Things go well, and then they don’t, and then I pick up and trudge along with determination.
Torrential rain for weeks on end make it difficult to trudge. Injuries that prevent me from running add to the difficulty.
Wondering about the General RS Broadcast tonight. I’m not interested in “rubbing shoulders” with my fellow sisters, nor in the two hours of drive time, the “catered dinner” or the talent show that accompany the conference. I think it’s gonna be date night with myself. Take the laptop and find a hotspot. Maybe over a nice cup of coffee. 🙂
For some reason, I have no tolerance for my fellow ward members right now. I’ve always struggled with this ward, but since I’ve allowed myself to question it all, everything has found a place to settle- except for the people. Still working on that. Even people I once loved deeply seem to embody much of what I dislike about Church members- the judgement, the unrealistic expectations, the pseudo-happiness that is required to walk through the chapel doors. . . Wow! I sound really bitter and angry!
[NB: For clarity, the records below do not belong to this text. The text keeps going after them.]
Source: an optimization exercise on an open RTL-to-GDS flow (aim: small area, a short achievable clock period and few clock cycles per item). Production flows keep margins and buffers that such runs may drop. Only simulation tests tie the RTL to the original design; equivalence was not proved.

==> inputs of nickel <==
==> flow/design.v <==
module lookup3_seq (
   input  logic        clk,
   input  logic        res,
   input  logic        start,
   input  logic [31:0] len,
   input  logic [31:0] initval,
   input  logic        kw_valid,
   input  logic [31:0] kw_data,
   output logic        kw_ready,
   output logic        busy,
   output logic        done,
   output logic [31:0] hash,
   output logic        err
);
   function automatic logic [31:0] rotl(input logic [31:0] x, input int k);
      rotl = (x << k) | (x >> (32 - k));
   endfunction
   function automatic logic [31:0] padd(input logic [31:0] x, input logic [31:0] y,
                                        input logic ci);
      logic [31:0] g, p, t;
      t = x ^ y;
      g = x & y;
      p = t;
      g[0] = g[0] | (t[0] & ci);
      for (int l = 0; l < 5; l++) begin
         for (int i = 31; i >= 0; i--) begin
            if (((i >> l) & 1) == 1) begin
               g[i] = g[i] | (p[i] & g[((i >> l) << l) - 1]);
               p[i] = p[i] & p[((i >> l) << l) - 1];
            end
         end
      end
      padd = t ^ {g[30:0], ci};
   endfunction
   logic st_i, st_s1, st_s2, st_w, st_r, st_m, st_f;
   logic [12:0] ph;        
   logic [1:0]  aidx;      
   logic [1:0]  nrot;      
   logic        rec;       
   logic        zlen;      
   logic [31:0] wb;        
   logic        wbv;       
   logic        wlast;     
   logic        wtail;     
   logic [19:0] rem;       
   logic [1:0]  fidx;      
   logic        fdone;     
   logic        q_sa;      
   logic        q_sb;      
   logic        q_aa;      
   logic        q_ab;      
   logic        q_xm;      
   logic        q_sc;      
   logic [3:0]  q_keep;    
   logic [8:0]  q_rot;     
   logic [31:0] r0, r1, r2;
   logic next_word;        
   logic take;
   assign next_word = st_s2 || (st_m && ph[5]) || (st_w && wbv && !wlast) ||
                      (st_r && rec && nrot == 2'd1);
   assign kw_ready  = next_word && !fdone;
   assign take      = kw_valid && kw_ready;
   assign busy      = !st_i;
   assign hash      = r1;
   assign err       = 1'b0;
   logic       f_tail, f_last;
   logic [2:0] f_keep;
   assign f_tail = (rem <= 20'd12);
   assign f_last = f_tail ? ({fidx, 2'b00} + 4'd4 >= rem[3:0]) : (fidx == 2'd2);
   always_comb begin
      f_keep = 3'b111;
      if (f_tail && f_last) begin
         case (rem[1:0])
            2'd1:    f_keep = 3'b000;
            2'd2:    f_keep = 3'b100;
            2'd3:    f_keep = 3'b110;
            default: f_keep = 3'b111;
         endcase
      end
   end
   always_ff @(posedge clk) begin
      wb    <= kw_data;
      wlast <= f_last;
      wtail <= f_tail;
      q_keep <= take ? {1'b1, f_keep} : 4'b0000;
   end
   logic n_i, n_s1, n_s2, n_w, n_r, n_m, n_f, n_done;
   logic [12:0] n_ph;
   always_comb begin
      n_i = 1'b0; n_s1 = 1'b0; n_s2 = 1'b0; n_w = 1'b0; n_r = 1'b0; n_m = 1'b0; n_f = 1'b0;
      n_done = 1'b0;
      n_ph = ph << 1;
      if (st_i) begin
         if (start) n_s1 = 1'b1;
         else       n_i  = 1'b1;
      end
      if (st_s1) n_s2 = 1'b1;
      if (st_s2) begin
         if (zlen) begin
            n_i    = 1'b1;
            n_done = 1'b1;
         end else begin
            n_w = 1'b1;
         end
      end
      if (st_w) begin
         if (!wbv) begin
            n_r = 1'b1;
         end else if (!wlast) begin
            n_w = 1'b1;
         end else if (!wtail) begin
            n_m  = 1'b1;
            n_ph = 13'd1;
         end else if (aidx == 2'd1) begin
            n_f  = 1'b1;
            n_ph = 13'd1 << 6;
         end else begin
            n_r = 1'b1;
         end
      end
      if (st_r) begin
         if (nrot != 2'd1) begin
            n_r = 1'b1;
         end else if (rec) begin
            n_w = 1'b1;
         end else begin
            n_f  = 1'b1;
            n_ph = 13'd1 << 6;
         end
      end
      if (st_m) begin
         if (ph[5]) n_w = 1'b1;
         else       n_m = 1'b1;
      end
      if (st_f) begin
         if (ph[12]) begin
            n_i    = 1'b1;
            n_done = 1'b1;
         end else begin
            n_f = 1'b1;
         end
      end
   end
   always_ff @(posedge clk) begin
      if (res) begin
         st_i  <= 1'b1;
         st_s1 <= 1'b0;
         st_s2 <= 1'b0;
         st_w  <= 1'b0;
         st_r  <= 1'b0;
         st_m  <= 1'b0;
         st_f  <= 1'b0;
         done  <= 1'b0;
         wbv   <= 1'b0;
      end else begin
         st_i  <= n_i;
         st_s1 <= n_s1;
         st_s2 <= n_s2;
         st_w  <= n_w;
         st_r  <= n_r;
         st_m  <= n_m;
         st_f  <= n_f;
         done  <= n_done;
         wbv   <= take;
      end
   end
   always_ff @(posedge clk) begin
      ph   <= n_ph;
      q_sa <= n_m | n_w;
      q_sb <= n_m | n_s1 | n_s2;
      q_aa <= n_m | n_s1 | n_f;
      q_ab <= n_m | n_s1 | n_i;
      q_xm <= n_m;
      q_sc <= n_s2;
      q_rot <= {n_ph[12], n_ph[8], n_ph[4], n_ph[3] | n_ph[9], n_ph[6] | n_ph[11],
                n_ph[7], n_ph[2], n_ph[1], n_ph[0] | n_ph[5] | n_ph[10]};
   end
   always_ff @(posedge clk) begin
      if (take) begin
         fidx <= fidx + 2'd1;
         if (f_last) begin
            fidx <= 2'd0;
            rem  <= rem - 20'd12;
            if (f_tail) fdone <= 1'b1;
         end
      end
      if (st_i) begin
         rem   <= len[19:0];
         fidx  <= 2'd0;
         fdone <= (len == 32'd0);
         zlen  <= (len == 32'd0);
         aidx  <= 2'd0;
      end
      if (st_w && wbv) aidx <= wlast ? 2'd0 : aidx + 2'd1;
      if (st_w && !wbv) begin
         rec  <= 1'b1;
         nrot <= 2'd2;
      end else if (st_w && wlast && wtail) begin
         rec  <= 1'b0;
         nrot <= (aidx == 2'd0) ? 2'd1 : 2'd2;
      end else if (st_r) begin
         nrot <= nrot - 2'd1;
      end
   end
   logic [31:0] rk;        
   assign rk = ({32{q_rot[0]}} & rotl(r1, 4))  | ({32{q_rot[1]}} & rotl(r1, 6))  |
               ({32{q_rot[2]}} & rotl(r1, 8))  | ({32{q_rot[3]}} & rotl(r1, 11)) |
               ({32{q_rot[4]}} & rotl(r1, 14)) | ({32{q_rot[5]}} & rotl(r1, 16)) |
               ({32{q_rot[6]}} & rotl(r1, 19)) | ({32{q_rot[7]}} & rotl(r1, 25)) |
               ({32{q_rot[8]}} & rotl(r1, 24));
   logic [31:0] word_m;    
   assign word_m = {wb[31:24] & {8{q_keep[3]}}, wb[23:16] & {8{q_keep[2]}},
                    wb[15:8] & {8{q_keep[1]}}, wb[7:0] & {8{q_keep[0]}}} |
                   (32'hDEADBEEF & {32{q_sc}});
   logic [31:0] sub_a, sub_b, sub_o, add_a, add_b, add_o;
   assign sub_a = q_sa ? r0 : (r0 ^ r1);
   assign sub_b = q_sb ? r1 : rk;
   assign sub_o = padd(sub_a, ~sub_b, 1'b1);
   assign add_a = q_aa ? r1 : r0;
   assign add_b = q_ab ? r2 : word_m;
   assign add_o = padd(add_a, add_b, 1'b0);
   always_ff @(posedge clk) begin
      if (st_i) begin
         r0 <= r2;
         r1 <= len;
         r2 <= initval;
      end else if (st_s1 | st_s2) begin
         r0 <= add_o;
         r1 <= add_o;
         r2 <= add_o;
      end else if (st_m | st_f) begin
         r0 <= r2;
         r1 <= sub_o ^ (rk & {32{q_xm}});
         r2 <= st_m ? add_o : r1;
      end else begin
         r0 <= r2;
         r1 <= add_o;
         r2 <= r1;
      end
   end
endmodule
I’m just trying to find my happy place in the Gospel. I’m trying to get rid of the traditions, the Philosophies of Men and the misconceptions that have clouded my ability to feel the Spirit, and know Christ’s love. I have become the person I always feared: the person who came to Church on their own terms- the person who could take or leave attendance at the annual Visiting Teaching Conference and Enrichment Night. Church activity has always been a requisite. Now that It’s not, I can’t help but feel a little bit rebellious. I think I am doing it a bit out of rebellion- freeing myself from the shackles of “have to” is liberating. I have found some “want to” in all this mess. It’s the “want to” that Christ wants from us.
Wednesday Night is Activity Days night for Daughter and I cringed as I went inside the church to get her this week. It is sheer bedlam on activity nights. The kids all run crazy, the adults ignore them, and my precious Daughter is on her absolute worst behavior. There isn’t a girl in her group that isn’t a spoiled misbehaved ungrateful brat. I don’t exaggerate. Well, maybe one girl. It is a small group, and they bring out the worst in each other. After this week, I was convinced that I should sign her up for Girl Scouts and take her out of Activity Days. But I just cant bring myself to it. As crappy as the girls are, it is a great program, and I adore her leader. She is a great woman. (okay, so she doesn’t bug me- there’s one!) We can’t even switch groups when we move, because both wards meet together since we are so small. I trust God to take care of the damage that association with these kids may cause. Is that a proper exercise of my faith?
Husband is battling urges that he doesn’t see any solution to. He came home clean from his last trip- a fact to which I am extremely grateful. I worry how long he can keep this up. I worry how long I can keep this up. We spent the evening tangled up with each other in the chair in our bedroom talking about the weeks events. I need that time with him to recharge- to be near him- to be reminded why we do this. I just adore that guy.